**EXERCISE OBJECTIVE:** All that is needed is each line of the entries holding the word "left", copied as it stands.

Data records
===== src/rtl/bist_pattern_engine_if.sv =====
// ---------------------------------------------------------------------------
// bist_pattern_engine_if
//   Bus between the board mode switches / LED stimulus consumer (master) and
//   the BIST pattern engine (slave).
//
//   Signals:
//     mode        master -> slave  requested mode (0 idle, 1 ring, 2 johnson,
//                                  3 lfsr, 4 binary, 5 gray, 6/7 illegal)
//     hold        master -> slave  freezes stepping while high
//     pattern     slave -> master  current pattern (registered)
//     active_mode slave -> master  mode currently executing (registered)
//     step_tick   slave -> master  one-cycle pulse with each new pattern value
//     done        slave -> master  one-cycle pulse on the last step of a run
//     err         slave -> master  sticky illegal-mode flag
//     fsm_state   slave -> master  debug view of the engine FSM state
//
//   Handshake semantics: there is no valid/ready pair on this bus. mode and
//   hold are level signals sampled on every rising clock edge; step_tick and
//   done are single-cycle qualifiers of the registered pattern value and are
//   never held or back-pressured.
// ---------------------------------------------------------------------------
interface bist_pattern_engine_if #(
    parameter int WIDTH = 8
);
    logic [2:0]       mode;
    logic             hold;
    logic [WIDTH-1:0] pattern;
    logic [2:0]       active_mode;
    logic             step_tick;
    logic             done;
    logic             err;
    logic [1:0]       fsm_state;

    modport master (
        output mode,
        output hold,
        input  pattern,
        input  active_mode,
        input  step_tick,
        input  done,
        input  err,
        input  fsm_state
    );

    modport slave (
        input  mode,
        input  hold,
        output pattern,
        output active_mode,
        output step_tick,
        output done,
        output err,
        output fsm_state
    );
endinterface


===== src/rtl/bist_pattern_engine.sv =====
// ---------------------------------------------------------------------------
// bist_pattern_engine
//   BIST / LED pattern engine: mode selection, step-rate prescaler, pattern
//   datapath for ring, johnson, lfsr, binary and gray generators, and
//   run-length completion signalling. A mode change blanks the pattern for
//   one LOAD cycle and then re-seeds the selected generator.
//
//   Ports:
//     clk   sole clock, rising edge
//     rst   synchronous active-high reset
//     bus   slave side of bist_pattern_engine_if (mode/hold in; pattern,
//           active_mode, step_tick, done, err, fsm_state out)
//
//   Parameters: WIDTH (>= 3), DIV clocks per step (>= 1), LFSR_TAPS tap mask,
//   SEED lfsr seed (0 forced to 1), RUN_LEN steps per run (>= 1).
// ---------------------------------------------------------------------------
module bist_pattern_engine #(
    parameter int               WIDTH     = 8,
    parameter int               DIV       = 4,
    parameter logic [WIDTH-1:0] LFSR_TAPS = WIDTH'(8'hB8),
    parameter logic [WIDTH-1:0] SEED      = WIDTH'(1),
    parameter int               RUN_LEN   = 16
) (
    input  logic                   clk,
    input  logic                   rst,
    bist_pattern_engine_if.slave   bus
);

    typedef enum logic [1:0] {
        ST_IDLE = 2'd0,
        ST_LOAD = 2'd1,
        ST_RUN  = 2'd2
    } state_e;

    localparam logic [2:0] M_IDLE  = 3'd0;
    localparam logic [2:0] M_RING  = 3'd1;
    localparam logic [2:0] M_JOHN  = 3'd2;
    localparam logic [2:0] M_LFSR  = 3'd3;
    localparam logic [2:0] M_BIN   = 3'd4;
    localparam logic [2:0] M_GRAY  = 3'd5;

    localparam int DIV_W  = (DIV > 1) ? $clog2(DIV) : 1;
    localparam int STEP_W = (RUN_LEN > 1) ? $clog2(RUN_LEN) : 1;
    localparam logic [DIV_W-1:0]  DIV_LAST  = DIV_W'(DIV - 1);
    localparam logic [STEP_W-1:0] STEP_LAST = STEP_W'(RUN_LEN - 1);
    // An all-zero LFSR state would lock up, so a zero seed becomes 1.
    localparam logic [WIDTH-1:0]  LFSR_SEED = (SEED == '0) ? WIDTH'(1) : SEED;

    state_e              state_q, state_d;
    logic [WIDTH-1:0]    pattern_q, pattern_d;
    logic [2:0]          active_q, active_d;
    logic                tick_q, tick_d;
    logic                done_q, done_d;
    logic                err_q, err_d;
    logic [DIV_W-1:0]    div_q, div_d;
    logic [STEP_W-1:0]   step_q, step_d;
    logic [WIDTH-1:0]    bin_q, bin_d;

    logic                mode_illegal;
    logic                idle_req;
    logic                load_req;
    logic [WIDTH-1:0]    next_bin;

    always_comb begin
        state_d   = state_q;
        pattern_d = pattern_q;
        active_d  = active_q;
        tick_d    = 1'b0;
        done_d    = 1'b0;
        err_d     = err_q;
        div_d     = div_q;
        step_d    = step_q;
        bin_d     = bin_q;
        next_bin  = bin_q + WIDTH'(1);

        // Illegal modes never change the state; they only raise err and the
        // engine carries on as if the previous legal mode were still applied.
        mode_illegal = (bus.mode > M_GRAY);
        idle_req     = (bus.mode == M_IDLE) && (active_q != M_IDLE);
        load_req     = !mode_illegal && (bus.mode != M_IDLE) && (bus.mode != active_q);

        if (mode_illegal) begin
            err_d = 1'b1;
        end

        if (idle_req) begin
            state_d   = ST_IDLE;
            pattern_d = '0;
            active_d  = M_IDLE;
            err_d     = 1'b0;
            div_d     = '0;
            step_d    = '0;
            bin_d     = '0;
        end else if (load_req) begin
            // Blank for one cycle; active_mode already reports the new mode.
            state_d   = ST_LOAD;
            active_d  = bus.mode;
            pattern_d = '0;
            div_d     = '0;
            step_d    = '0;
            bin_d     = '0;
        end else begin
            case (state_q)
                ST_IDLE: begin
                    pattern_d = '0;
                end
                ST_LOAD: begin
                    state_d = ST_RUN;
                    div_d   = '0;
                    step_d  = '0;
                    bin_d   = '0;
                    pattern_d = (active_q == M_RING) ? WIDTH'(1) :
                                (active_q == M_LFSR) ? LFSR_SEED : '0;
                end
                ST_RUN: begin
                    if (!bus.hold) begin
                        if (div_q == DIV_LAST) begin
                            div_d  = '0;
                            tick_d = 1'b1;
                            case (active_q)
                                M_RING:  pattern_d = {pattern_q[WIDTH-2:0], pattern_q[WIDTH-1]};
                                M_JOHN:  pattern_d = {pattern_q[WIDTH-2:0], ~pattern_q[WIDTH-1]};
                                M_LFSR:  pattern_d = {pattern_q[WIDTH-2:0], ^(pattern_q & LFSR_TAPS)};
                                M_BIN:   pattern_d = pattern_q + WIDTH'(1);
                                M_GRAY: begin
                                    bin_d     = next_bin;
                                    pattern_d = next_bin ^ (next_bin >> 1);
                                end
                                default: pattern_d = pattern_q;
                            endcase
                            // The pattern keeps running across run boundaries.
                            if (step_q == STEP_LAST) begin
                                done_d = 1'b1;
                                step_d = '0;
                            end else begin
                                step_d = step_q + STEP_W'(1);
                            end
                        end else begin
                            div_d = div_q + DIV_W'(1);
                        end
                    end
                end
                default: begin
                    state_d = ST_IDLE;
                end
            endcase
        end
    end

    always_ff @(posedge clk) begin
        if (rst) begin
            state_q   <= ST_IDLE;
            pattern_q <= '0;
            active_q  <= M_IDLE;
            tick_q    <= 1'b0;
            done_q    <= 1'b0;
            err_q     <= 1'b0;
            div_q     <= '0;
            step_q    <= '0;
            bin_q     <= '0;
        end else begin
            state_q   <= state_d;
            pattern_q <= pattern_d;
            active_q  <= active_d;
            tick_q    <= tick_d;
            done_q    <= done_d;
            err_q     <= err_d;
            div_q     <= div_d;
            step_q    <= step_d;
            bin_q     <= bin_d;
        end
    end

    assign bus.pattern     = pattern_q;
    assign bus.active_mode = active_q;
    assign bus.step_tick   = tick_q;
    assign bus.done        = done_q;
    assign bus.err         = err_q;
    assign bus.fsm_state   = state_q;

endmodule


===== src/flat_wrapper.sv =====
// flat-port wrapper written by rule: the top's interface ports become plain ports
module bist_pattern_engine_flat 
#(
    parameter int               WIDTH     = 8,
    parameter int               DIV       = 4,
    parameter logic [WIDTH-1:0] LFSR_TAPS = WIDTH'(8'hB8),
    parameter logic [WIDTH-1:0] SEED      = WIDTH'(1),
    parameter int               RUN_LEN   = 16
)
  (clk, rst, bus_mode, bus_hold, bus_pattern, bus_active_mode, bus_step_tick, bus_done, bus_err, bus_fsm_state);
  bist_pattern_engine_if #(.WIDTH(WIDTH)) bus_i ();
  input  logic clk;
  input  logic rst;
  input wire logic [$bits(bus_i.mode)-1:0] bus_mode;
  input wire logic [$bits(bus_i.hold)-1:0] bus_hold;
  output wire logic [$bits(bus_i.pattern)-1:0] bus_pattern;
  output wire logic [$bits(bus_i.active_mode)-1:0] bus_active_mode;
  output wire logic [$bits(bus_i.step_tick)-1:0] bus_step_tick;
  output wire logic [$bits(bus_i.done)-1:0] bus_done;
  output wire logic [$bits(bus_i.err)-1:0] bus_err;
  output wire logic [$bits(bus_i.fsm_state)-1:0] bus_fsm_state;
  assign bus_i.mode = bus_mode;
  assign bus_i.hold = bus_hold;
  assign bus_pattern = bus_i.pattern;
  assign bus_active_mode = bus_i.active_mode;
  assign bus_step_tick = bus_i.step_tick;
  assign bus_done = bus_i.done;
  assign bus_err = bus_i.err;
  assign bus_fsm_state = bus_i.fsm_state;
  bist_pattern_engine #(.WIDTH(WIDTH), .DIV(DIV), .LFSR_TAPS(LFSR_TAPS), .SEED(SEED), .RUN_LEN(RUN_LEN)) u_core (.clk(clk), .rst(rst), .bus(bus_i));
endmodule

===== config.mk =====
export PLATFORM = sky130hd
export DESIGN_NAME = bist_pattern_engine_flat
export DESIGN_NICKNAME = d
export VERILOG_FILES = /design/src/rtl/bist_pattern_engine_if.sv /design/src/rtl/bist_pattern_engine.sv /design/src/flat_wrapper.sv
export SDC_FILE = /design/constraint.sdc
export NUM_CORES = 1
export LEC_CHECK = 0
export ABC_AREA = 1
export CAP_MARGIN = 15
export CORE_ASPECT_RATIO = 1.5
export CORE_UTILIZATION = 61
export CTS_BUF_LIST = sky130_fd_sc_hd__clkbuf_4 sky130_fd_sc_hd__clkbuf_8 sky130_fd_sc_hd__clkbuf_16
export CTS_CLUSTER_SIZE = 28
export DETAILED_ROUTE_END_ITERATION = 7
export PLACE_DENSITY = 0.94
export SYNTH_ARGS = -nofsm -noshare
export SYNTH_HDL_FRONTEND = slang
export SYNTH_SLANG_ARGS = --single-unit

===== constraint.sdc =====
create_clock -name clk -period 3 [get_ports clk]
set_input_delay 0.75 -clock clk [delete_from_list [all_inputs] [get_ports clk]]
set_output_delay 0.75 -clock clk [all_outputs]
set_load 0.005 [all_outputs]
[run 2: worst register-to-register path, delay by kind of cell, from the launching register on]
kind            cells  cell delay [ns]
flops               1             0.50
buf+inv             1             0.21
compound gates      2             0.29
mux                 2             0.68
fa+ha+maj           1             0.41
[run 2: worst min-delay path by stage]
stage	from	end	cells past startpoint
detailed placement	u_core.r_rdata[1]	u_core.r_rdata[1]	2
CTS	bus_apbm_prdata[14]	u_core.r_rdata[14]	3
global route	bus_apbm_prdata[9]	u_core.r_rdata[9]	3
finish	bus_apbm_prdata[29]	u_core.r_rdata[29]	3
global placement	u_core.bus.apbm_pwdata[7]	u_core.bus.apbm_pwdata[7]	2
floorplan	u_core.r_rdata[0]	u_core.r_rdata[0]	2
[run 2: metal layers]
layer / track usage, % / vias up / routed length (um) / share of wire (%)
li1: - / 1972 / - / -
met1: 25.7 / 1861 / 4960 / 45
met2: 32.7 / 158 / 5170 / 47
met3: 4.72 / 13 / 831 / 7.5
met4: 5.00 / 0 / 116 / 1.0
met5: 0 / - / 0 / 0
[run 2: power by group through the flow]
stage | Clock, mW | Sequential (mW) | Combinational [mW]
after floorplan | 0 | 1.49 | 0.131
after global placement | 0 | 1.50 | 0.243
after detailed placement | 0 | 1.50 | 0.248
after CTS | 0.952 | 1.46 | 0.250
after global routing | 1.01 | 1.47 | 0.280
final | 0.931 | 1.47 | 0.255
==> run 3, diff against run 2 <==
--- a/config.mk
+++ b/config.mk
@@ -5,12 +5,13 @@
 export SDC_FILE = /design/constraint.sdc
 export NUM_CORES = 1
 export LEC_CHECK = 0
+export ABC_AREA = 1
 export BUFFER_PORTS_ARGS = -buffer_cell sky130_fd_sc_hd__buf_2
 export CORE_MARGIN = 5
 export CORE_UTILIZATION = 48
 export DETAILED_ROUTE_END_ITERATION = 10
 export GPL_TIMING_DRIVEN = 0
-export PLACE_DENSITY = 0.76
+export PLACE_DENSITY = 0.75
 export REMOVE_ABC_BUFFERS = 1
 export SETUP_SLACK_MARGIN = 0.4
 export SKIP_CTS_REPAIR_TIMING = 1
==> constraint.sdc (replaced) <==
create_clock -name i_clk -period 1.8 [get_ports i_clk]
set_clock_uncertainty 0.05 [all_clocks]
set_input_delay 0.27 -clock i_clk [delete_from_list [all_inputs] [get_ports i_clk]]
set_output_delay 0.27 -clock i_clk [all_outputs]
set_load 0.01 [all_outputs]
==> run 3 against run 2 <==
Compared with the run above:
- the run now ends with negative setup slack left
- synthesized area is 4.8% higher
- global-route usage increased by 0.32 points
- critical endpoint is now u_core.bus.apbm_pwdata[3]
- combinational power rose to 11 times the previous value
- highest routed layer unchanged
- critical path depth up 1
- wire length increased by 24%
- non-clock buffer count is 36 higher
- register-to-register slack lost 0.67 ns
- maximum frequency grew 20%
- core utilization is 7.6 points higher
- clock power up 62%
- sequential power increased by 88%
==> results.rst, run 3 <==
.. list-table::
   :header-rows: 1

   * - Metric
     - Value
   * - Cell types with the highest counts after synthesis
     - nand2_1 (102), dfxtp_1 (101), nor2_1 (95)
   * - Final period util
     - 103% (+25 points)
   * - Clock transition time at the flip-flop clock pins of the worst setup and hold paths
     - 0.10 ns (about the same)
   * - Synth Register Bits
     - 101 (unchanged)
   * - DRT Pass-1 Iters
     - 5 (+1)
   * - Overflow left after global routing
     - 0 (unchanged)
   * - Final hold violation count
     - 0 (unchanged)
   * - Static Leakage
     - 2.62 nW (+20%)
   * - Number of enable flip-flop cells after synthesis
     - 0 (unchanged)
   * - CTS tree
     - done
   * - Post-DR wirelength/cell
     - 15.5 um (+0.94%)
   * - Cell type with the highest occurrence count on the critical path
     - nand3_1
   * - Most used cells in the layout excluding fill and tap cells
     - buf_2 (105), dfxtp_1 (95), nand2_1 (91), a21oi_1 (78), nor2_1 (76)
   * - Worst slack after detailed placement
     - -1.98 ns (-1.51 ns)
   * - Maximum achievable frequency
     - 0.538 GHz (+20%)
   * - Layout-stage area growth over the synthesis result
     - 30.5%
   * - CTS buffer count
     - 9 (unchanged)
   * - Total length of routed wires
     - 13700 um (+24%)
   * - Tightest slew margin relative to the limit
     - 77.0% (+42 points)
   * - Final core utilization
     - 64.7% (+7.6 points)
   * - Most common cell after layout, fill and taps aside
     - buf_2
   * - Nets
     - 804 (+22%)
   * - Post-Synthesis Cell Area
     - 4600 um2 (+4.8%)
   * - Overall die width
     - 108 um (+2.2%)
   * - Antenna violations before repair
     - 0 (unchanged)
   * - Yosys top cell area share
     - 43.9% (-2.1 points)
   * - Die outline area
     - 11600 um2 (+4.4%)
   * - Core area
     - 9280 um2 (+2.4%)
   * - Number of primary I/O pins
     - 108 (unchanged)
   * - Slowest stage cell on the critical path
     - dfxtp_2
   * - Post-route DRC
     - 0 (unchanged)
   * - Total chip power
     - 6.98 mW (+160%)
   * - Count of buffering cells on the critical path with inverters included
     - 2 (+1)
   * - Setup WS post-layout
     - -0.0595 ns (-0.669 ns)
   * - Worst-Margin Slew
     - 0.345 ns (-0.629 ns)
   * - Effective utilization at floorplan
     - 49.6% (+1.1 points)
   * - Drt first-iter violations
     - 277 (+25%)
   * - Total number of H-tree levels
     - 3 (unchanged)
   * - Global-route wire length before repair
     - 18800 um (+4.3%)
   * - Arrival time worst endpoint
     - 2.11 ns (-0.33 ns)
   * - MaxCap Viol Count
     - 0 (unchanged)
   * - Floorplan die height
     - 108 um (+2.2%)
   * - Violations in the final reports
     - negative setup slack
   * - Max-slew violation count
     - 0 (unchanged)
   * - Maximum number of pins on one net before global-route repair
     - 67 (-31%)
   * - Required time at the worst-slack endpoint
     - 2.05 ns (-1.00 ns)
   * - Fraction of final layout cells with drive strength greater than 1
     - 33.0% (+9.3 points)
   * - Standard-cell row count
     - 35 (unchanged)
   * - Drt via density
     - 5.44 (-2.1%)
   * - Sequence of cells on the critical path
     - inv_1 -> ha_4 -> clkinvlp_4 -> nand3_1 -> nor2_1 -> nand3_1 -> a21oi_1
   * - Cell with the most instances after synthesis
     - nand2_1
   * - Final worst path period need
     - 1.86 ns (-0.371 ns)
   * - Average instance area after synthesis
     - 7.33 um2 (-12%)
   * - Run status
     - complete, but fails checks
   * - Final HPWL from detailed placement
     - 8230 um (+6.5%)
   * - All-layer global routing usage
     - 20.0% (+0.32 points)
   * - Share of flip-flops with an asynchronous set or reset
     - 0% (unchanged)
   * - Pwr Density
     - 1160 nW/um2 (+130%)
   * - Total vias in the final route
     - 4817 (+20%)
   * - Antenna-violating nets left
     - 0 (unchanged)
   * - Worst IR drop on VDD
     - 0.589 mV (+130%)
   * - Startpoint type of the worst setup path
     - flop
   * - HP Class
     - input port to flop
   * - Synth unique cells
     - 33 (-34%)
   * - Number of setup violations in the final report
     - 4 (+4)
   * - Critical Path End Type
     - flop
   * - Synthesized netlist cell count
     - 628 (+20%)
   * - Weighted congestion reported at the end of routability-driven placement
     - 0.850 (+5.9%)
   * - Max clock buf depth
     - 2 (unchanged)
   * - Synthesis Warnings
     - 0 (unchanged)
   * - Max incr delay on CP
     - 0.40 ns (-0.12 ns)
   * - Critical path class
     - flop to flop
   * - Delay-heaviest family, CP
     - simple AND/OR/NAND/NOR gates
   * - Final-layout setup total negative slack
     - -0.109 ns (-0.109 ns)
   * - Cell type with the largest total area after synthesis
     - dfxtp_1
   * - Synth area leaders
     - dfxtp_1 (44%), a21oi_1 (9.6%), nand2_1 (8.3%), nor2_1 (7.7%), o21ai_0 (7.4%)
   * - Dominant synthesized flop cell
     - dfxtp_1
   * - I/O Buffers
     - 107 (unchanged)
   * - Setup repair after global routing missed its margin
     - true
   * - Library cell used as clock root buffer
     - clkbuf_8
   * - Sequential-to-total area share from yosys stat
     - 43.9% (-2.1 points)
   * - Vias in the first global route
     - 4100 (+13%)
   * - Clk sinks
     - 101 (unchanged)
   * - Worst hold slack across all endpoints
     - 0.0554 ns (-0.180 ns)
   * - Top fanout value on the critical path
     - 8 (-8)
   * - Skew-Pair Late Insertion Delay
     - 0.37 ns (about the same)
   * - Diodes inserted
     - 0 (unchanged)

**COMPLETED TASK:**
- the run now ends with negative setup slack left
   * - Overflow left after global routing
   * - Antenna-violating nets left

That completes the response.